Reduce side join

The simplest form of join available in the MapReduce framework and nearly any type of SQL join such as inner, left outer, full outer, and so on can be done using reduce side join. The only difficulty is that nearly all the data will be shuffled across the network to go to the reducer. Two or more datasets will be joined together using a common key. Multiple large datasets can be joined by a foreign key. Remember that you should go with map side join if one of the datasets can fit into the memory. Reduce side join should be used when both datasets cannot fit into memory.

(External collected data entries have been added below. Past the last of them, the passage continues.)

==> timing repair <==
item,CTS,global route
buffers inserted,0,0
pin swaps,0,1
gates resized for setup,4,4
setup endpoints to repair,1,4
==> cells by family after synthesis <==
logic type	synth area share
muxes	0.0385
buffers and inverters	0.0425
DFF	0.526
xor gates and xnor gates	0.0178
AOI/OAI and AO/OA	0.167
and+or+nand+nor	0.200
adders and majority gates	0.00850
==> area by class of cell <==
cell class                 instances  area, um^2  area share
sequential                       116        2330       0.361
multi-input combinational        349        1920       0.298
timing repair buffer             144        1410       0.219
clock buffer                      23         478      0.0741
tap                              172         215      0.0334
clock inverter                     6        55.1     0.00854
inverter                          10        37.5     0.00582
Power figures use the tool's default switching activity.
--- config.mk ---
export PLATFORM = sky130hd
export DESIGN_NAME = siso_shift_controller
export DESIGN_NICKNAME = d
export VERILOG_FILES = /design/src/rtl/siso_shift_controller.sv
export SDC_FILE = /design/constraint.sdc
export NUM_CORES = 1
export LEC_CHECK = 0
export ABC_AREA = 1
export CAP_MARGIN = 15
export CORE_MARGIN = 2
export CORE_UTILIZATION = 44
export CTS_BUF_LIST = sky130_fd_sc_hd__clkbuf_8 sky130_fd_sc_hd__clkbuf_16
export CTS_CLUSTER_SIZE = 14
export DETAILED_ROUTE_END_ITERATION = 7
export PLACE_DENSITY = 0.76
export SLEW_MARGIN = 20
export SYNTH_ARGS = -nofsm -noshare
export SYNTH_HDL_FRONTEND = slang
export SYNTH_SLANG_ARGS = --single-unit
--- constraint.sdc ---
create_clock -name Clk_In -period 1.7 [get_ports Clk_In]
set_input_delay 0.51 -clock Clk_In [delete_from_list [all_inputs] [get_ports Clk_In]]
set_output_delay 0.51 -clock Clk_In [all_outputs]
set_load 0.1 [all_outputs]
--- src/rtl/siso_shift_controller.sv ---
// Sequencer and two-requester round-robin arbiter for an external
// DATA_WIDTH-bit SISO shift register. Granted words are serialised MSB-first
// into the register while the previously resident frame is captured from the
// register's serial output. A flush shifts in zeros to retrieve the last frame.
module siso_shift_controller #(
  parameter int DATA_WIDTH = 16,
  parameter int GAP_CYCLES = 1
) (
  input  logic                  Clk_In,
  input  logic                  Reset_In,
  input  logic                  Req0_Valid_In,
  input  logic [DATA_WIDTH-1:0] Req0_Data_In,
  output logic                  Req0_Ready_Out,
  input  logic                  Req1_Valid_In,
  input  logic [DATA_WIDTH-1:0] Req1_Data_In,
  output logic                  Req1_Ready_Out,
  input  logic                  Flush_In,
  output logic                  Shift_Enable_Out,
  output logic                  Serial_Data_Out,
  input  logic                  Serial_Return_In,
  output logic                  Busy_Out,
  output logic                  Done_Out,
  output logic                  Rx_Valid_Out,
  output logic [DATA_WIDTH-1:0] Rx_Data_Out,
  output logic                  Rx_Src_Out
);

  localparam int CNT_W = (DATA_WIDTH > 1) ? $clog2(DATA_WIDTH) : 1;
  localparam logic [CNT_W-1:0] LAST_BIT = CNT_W'(DATA_WIDTH - 1);
  localparam logic [7:0] LAST_GAP = (GAP_CYCLES > 0) ? 8'(GAP_CYCLES - 1) : 8'd0;

  typedef enum logic [1:0] {
    ST_IDLE  = 2'd0,
    ST_SHIFT = 2'd1,
    ST_GAP   = 2'd2
  } state_t;

  state_t                state;
  logic [CNT_W-1:0]      bit_cnt;
  logic [7:0]            gap_cnt;
  logic [DATA_WIDTH-1:0] tx_sr;
  logic [DATA_WIDTH-1:0] rx_sr;
  logic                  favour_req1;
  logic                  cur_is_flush;
  logic                  cur_src;
  logic                  resident;
  logic                  resident_src;
  logic                  shift_en;
  logic                  ser_bit;
  logic                  busy;
  logic                  done;
  logic                  rx_valid;
  logic [DATA_WIDTH-1:0] rx_data;
  logic                  rx_src;

  logic                  is_idle;
  logic                  flush_go;
  logic                  grant0;
  logic                  grant1;
  logic                  accept;
  logic [DATA_WIDTH-1:0] accept_data;
  logic [DATA_WIDTH-1:0] rx_next;

  // Arbitration: a pending flush (even an ignored one) masks both requesters;
  // otherwise the favoured requester wins if valid, else the other one.
  always_comb begin
    is_idle     = (state == ST_IDLE);
    flush_go    = is_idle && Flush_In && resident;
    grant0      = is_idle && !Flush_In && Req0_Valid_In && (!favour_req1 || !Req1_Valid_In);
    grant1      = is_idle && !Flush_In && Req1_Valid_In && (favour_req1 || !Req0_Valid_In);
    accept      = flush_go || grant0 || grant1;
    accept_data = '0;
    if (grant1) begin
      accept_data = Req1_Data_In;
    end else if (grant0) begin
      accept_data = Req0_Data_In;
    end
    rx_next     = {rx_sr[DATA_WIDTH-2:0], Serial_Return_In};
  end

  // Sequencer: IDLE accepts a word or flush, SHIFT drives DATA_WIDTH strobes
  // while capturing the returning frame, GAP pads idle cycles afterwards.
  always_ff @(posedge Clk_In) begin
    if (Reset_In) begin
      state        <= ST_IDLE;
      bit_cnt      <= '0;
      gap_cnt      <= '0;
      tx_sr        <= '0;
      rx_sr        <= '0;
      favour_req1  <= 1'b0;
      cur_is_flush <= 1'b0;
      cur_src      <= 1'b0;
      resident     <= 1'b0;
      resident_src <= 1'b0;
      shift_en     <= 1'b0;
      ser_bit      <= 1'b0;
      busy         <= 1'b0;
      done         <= 1'b0;
      rx_valid     <= 1'b0;
      rx_data      <= '0;
      rx_src       <= 1'b0;
    end else begin
      done     <= 1'b0;
      rx_valid <= 1'b0;
      case (state)
        ST_IDLE: begin
          if (accept) begin
            // First bit is presented straight away; tx_sr keeps the remainder.
            tx_sr        <= {accept_data[DATA_WIDTH-2:0], 1'b0};
            ser_bit      <= accept_data[DATA_WIDTH-1];
            shift_en     <= 1'b1;
            busy         <= 1'b1;
            bit_cnt      <= '0;
            cur_is_flush <= flush_go;
            cur_src      <= grant1;
            if (!flush_go) begin
              favour_req1 <= grant0;
            end
            state        <= ST_SHIFT;
          end
        end
        ST_SHIFT: begin
          rx_sr <= rx_next;
          if (bit_cnt == LAST_BIT) begin
            shift_en <= 1'b0;
            ser_bit  <= 1'b0;
            done     <= 1'b1;
            // The resident flag is only updated here, so it still describes
            // the frame that was in the register when this operation began.
            if (resident) begin
              rx_valid <= 1'b1;
              rx_data  <= rx_next;
              rx_src   <= resident_src;
            end
            resident <= !cur_is_flush;
            if (!cur_is_flush) begin
              resident_src <= cur_src;
            end
            if (GAP_CYCLES == 0) begin
              state <= ST_IDLE;
              busy  <= 1'b0;
            end else begin
              state   <= ST_GAP;
              gap_cnt <= '0;
            end
          end else begin
            ser_bit <= tx_sr[DATA_WIDTH-1];
            tx_sr   <= {tx_sr[DATA_WIDTH-2:0], 1'b0};
            bit_cnt <= bit_cnt + 1'b1;
          end
        end
        ST_GAP: begin
          if (gap_cnt == LAST_GAP) begin
            state   <= ST_IDLE;
            busy    <= 1'b0;
            gap_cnt <= '0;
          end else begin
            gap_cnt <= gap_cnt + 1'b1;
          end
        end
        default: begin
          state <= ST_IDLE;
          busy  <= 1'b0;
        end
      endcase
    end
  end

  assign Req0_Ready_Out   = grant0;
  assign Req1_Ready_Out   = grant1;
  assign Shift_Enable_Out = shift_en;
  assign Serial_Data_Out  = ser_bit;
  assign Busy_Out         = busy;
  assign Done_Out         = done;
  assign Rx_Valid_Out     = rx_valid;
  assign Rx_Data_Out      = rx_data;
  assign Rx_Src_Out       = rx_src;

endmodule

==> flow_summary.toml <==
[power_and_ir_drop]
p_leak_nw = 1.91
peakVddDrop_mv = 0.404
power_density_mw_per_mm2 = 843

[global_routing]
grt_usage_pct = 19.6
overflow = 0
grt_pass1_vias = 3078
grt_max_degree = 34
grt_pass1_wl_um = 13100
antenna_found_initial = 0

[synth]
synth_fp_nets = 484
syn_inst = 443
synth-seq-cells = 71
synth-edff-count = 0
syn_area_mm2 = 0.00324
synthArstFlopShare_pct = 0
synth.distinct_cells = 29
ys_seq_area_share_pct = 43.9
synth_ff_type = "dfxtp_1"
avgSynthCellArea_um2 = 7.30
yosysWarningCount = 0

[critical_path]
reg2reg_from = "state[1]"
critPathMaxFanout = 3
reg2reg_depth = 10
cpLargestDelayFamily = "flip-flops"
path_cells = "inv_4, nand2_4, nor2_4, nand2_4, clkinvlp_4, buf_12"
start_kind = "register"
critical_path_class = "register to output pin"
critical_path_arrival_ns = 1.30
cpMaxStageDelayCell = "dfxtp_4"
path_depth = 6
crit_required_ns = 1.19
critPathLaunch = "state[1]"
crit_top_cell = "nand2_4"
crit_path_end_kind = "output pin"
slowest_delay_ns = 0.38
cp.buffers_inverters = 3

[finish]
drive_above_1_share_pct = 19.7
n_antenna_cell = 0
layout.nets = 565
finish.instance_area_mm2 = 0.00462
final_util_pct = 64.4
layout-area-overhead-vs-synth_pct = 42.7

[route]
wirelength_um = 7870
initialDrtViolationCount = 121
ant_nets = 0
vias = 3217
drcViolationCount = 0
drtPass1Iterations = 5
routedWlPerCell_um = 12.5
via_per_inst = 5.12

[timing]
worst_slack_ns = -0.109
fmax_mhz = 553
fin_crit_sh_pct = 106
drv_slew = 0
worst_pin_slew_ns = 0.252
rsz0062_at_grt = "yes"
finalSetupViolations = 2
clock_skew_ns = 0.0119
slew_headroom_pct = 83.1
finalHoldViolCount = 0
min_period_ns = 1.81

[cts]
cts.path.max_buffers = 2
tritoncts = "done"
cts_buffers = 9
htree_levels = 3
cts_root_buf = "clkbuf_8"
hold_buffers = 0
path_clk_slew_ns = 0.09
clock_latency_ns = 0.35
clock_sinks = 71

[run]
maxCapViolCount = 0

[floorplan]
dieWidth_um = 89.8
initial_core_util_pct = 45.1
chipHeight_um = 89.8
core-area_mm2 = 0.00718
fp-row-count = 31
io_pins = 62
die-area_mm2 = 0.00806

[min_path]
hold_path_depth = 2
min_from = "resident_src"
hp-class = "register to register"

[place]
postPlaceCellArea_mm2 = 0.00430
place_congestion = 0.822
io_buffers = 61
hpwl_um = 5470

[status]
status = "complete, but fails checks"
violations = "negative setup slack"
cell families after synthesis:
kind of cell	Yosys count	share of synthesized area, %
simple gates	253	37.1
flops	71	43.9
compound gates	67	10.6
buf+inv	49	7.23
fa+ha+maj	3	1.16
final cells by class:
cell class | count | area [um2]
multi-input cells | 324 | 1620
clock inverters | 7 | 77.6
well taps | 99 | 124
flip-flops and latches | 71 | 1430
fillers | 590 | 2560
clock buffers | 9 | 124
repair buffers | 92 | 1120
inverters | 26 | 116
flip-flops by register name, indices dropped and copies added, names as in the netlist:
name              flops
resident              1
state                 2
Serial_Data_Out       1
gap_cnt               8
rx_sr                15
Rx_Data_Out          16
bit_cnt               4
favour_req1           1
Rx_Src_Out            1
tx_sr                15
resident_src          1
Busy_Out              1
cur_src               1
Shift_Enable_Out      1
Done_Out              1
cur_is_flush          1
Rx_Valid_Out          1
cell usage in the layout, fill, tap and decap left out, types with 2 or more instances in the layout:
master,n
inv_1,19
nand3_1,41
clkbuf_8,9
nor2_2,3
nand3_4,2
ha_1,3
nor2_8,4
clkdlybuf4s50_1,34
dfxtp_1,69
clkinvlp_4,2
o21ai_0,25
nor3_1,2
nand2_4,5
buf_12,27
nor2_1,79
nand2_1,85
nor2_4,2
inv_4,4
nand4_1,22
a21oi_1,31
dfxtp_4,2
or2_2,2
buf_4,27
inv_6,4
nand3b_1,2
o21ai_1,9
nand2_2,4
metrics by stage:
| step | instances | hold slack [ns] | setup slack [ns] | power, mW | setup TNS (ns) |
|---|---|---|---|---|---|
| after global routing | 628 | 0.500 | -0.155 | 4.05 | -0.287 |
| after floorplan | 443 | 0.439 | -0.0122 | 2.25 | -0.0122 |
| final | 628 | 0.484 | -0.109 | 3.89 | -0.203 |
| after global placement | 601 | 0.455 | -0.374 | 2.48 | -9.16 |
| after CTS | 625 | 0.479 | -0.118 | 3.89 | -0.224 |
| after detailed placement | 601 | 0.467 | -0.449 | 2.50 | -10.78 |
power breakdown:
group	internal, mW	switching, mW
Combinational	0.303	0.406
Clock	0.693	0.688
Sequential	1.74	0.0618
layer usage:
layer / routed length, um / global-route usage (%) / up-vias
li1: - / - / 1626
met1: 3420 / 22.3 / 1486
met2: 3880 / 35.0 / 92
met3: 445 / 4.36 / 13
met4: 125 / 8.85 / 0
met5: 0 / 0 / -
cell usage after synthesis, types with 5 or more instances:
library cell / count / share of area, %
buf_2: 5 / 0.77
clkbuf_1: 11 / 1.3
dfxtp_1: 71 / 44
nor2_1: 79 / 9.2
inv_1: 22 / 2.6
nand3_1: 41 / 6.3
o21ai_1: 9 / 1.4
nand2_1: 89 / 10
nand4_1: 22 / 4.3
o21ai_0: 25 / 3.9
a21oi_1: 31 / 4.8
tightest hold or removal path: stages, from the launching register on:
cell and delay (ns):
dfxtp_1 0.32, nand2_1 0.07, a21oi_1 0.05
worst paths after layout:
check              endpoint  slack (ns)
min            resident_src        0.48
max reg2reg        tx_sr[5]        0.13
min reg2reg    resident_src        0.48
max          Req1_Ready_Out       -0.11
what timing repair did:
item                       CTS  global route
pin swaps                    5             3
buffers inserted             8             2
setup endpoints to repair   23            29
resized for setup           13             5
cloned                       0             1
No activity file was read; power rests on OpenSTA's default activity.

MapReduce has the capability of reading data from multiple inputs and different formats in the same MapReduce program and it also allows different mappers to be used for a specific InputFormat. The following configuration needs to be added to the Driver class so that the MapReduce program reads the input from multiple paths and redirects to the specific mapper for processing, for example:

MultipleInputs.addInputPath(job, new Path(args[0]), TextInputFormat.class, UserMapper.class);

MultipleInputs.addInputPath(job, new Path(args[1]), TextInputFormat.class, PurchaseReportMapper.class);

Let's look into some sample code of the reduce side join and see how it works. The mappers emit the records with a key as userId and a value as an identifier appended to the whole record. The X is appended to the record so that on the reducer we can easily identify that the record is coming from which Mapper. The UserMapper class will look as follows:

import org.apache.Hadoop.io.Text;
import org.apache.Hadoop.mapreduce.Mapper;

import java.io.IOException;

public class UserMapper extends Mapper<Object, Text, Text, Text> {
private Text outputkey = new Text();
private Text outputvalue = new Text();

public void map(Object key, Text value, Context context)
throws IOException, InterruptedException {

String[] userRecord = value.toString().split(",");
String userId = userRecord[0];
outputkey.set(userId);
outputvalue.set("X" + value.toString());
context.write(outputkey, outputvalue);
}
}

Similarly, the second Mapper processes the purchase history of the users and emits the IDs of the users who purchase the goods, and appends Y to the value as the identifier, as follows:

import org.apache.Hadoop.io.Text;
import org.apache.Hadoop.mapreduce.Mapper;

import java.io.IOException;

public class PurchaseReportMapper {
private Text outputkey = new Text();
private Text outputvalue = new Text();

public void map(Object key, Text value, Mapper.Context context)
throws IOException, InterruptedException {

String[] purchaseRecord = value.toString().split(",");
String userId = purchaseRecord[1];
outputkey.set(userId);
outputvalue.set("Y" + value.toString());
context.write(outputkey, outputvalue);
}
}

On the Reducer side, the idea is to simply keep two lists and add user records to one list and purchase records to the other list, then perform a join based on the condition. The sample Reducer code will look as follows:


import org.apache.Hadoop.io.Text;
import org.apache.Hadoop.mapreduce.Reducer;

import java.io.IOException;
import java.util.ArrayList;

public class UserPurchaseJoinReducer extends Reducer<Text, Text, Text, Text> {
private Text tmp = new Text();
private ArrayList<Text> userList = new ArrayList<Text>();
private ArrayList<Text> purchaseList = new ArrayList<Text>();

public void reduce(Text key, Iterable<Text> values, Context context) throws IOException, InterruptedException {
userList.clear();
purchaseList.clear();

while (values.iterator().hasNext()) {
tmp = values.iterator().next();
if (tmp.charAt(0) == 'X') {
userList.add(new Text(tmp.toString().substring(1)));
} else if (tmp.charAt('0') == 'Y') {
purchaseList.add(new Text(tmp.toString().substring(1)));
}
}

/* Joining both dataset */

if (!userList.isEmpty() && !purchaseList.isEmpty()) {
for (Text user : userList) {
for (Text purchase : purchaseList) {
context.write(user, purchase);
}
}
}
}
}

The joining operation is a more costly operation that requires shuffling of data over the network. If there is scope, the data should be filtered at the mapper side to avoid unnecessary data movement.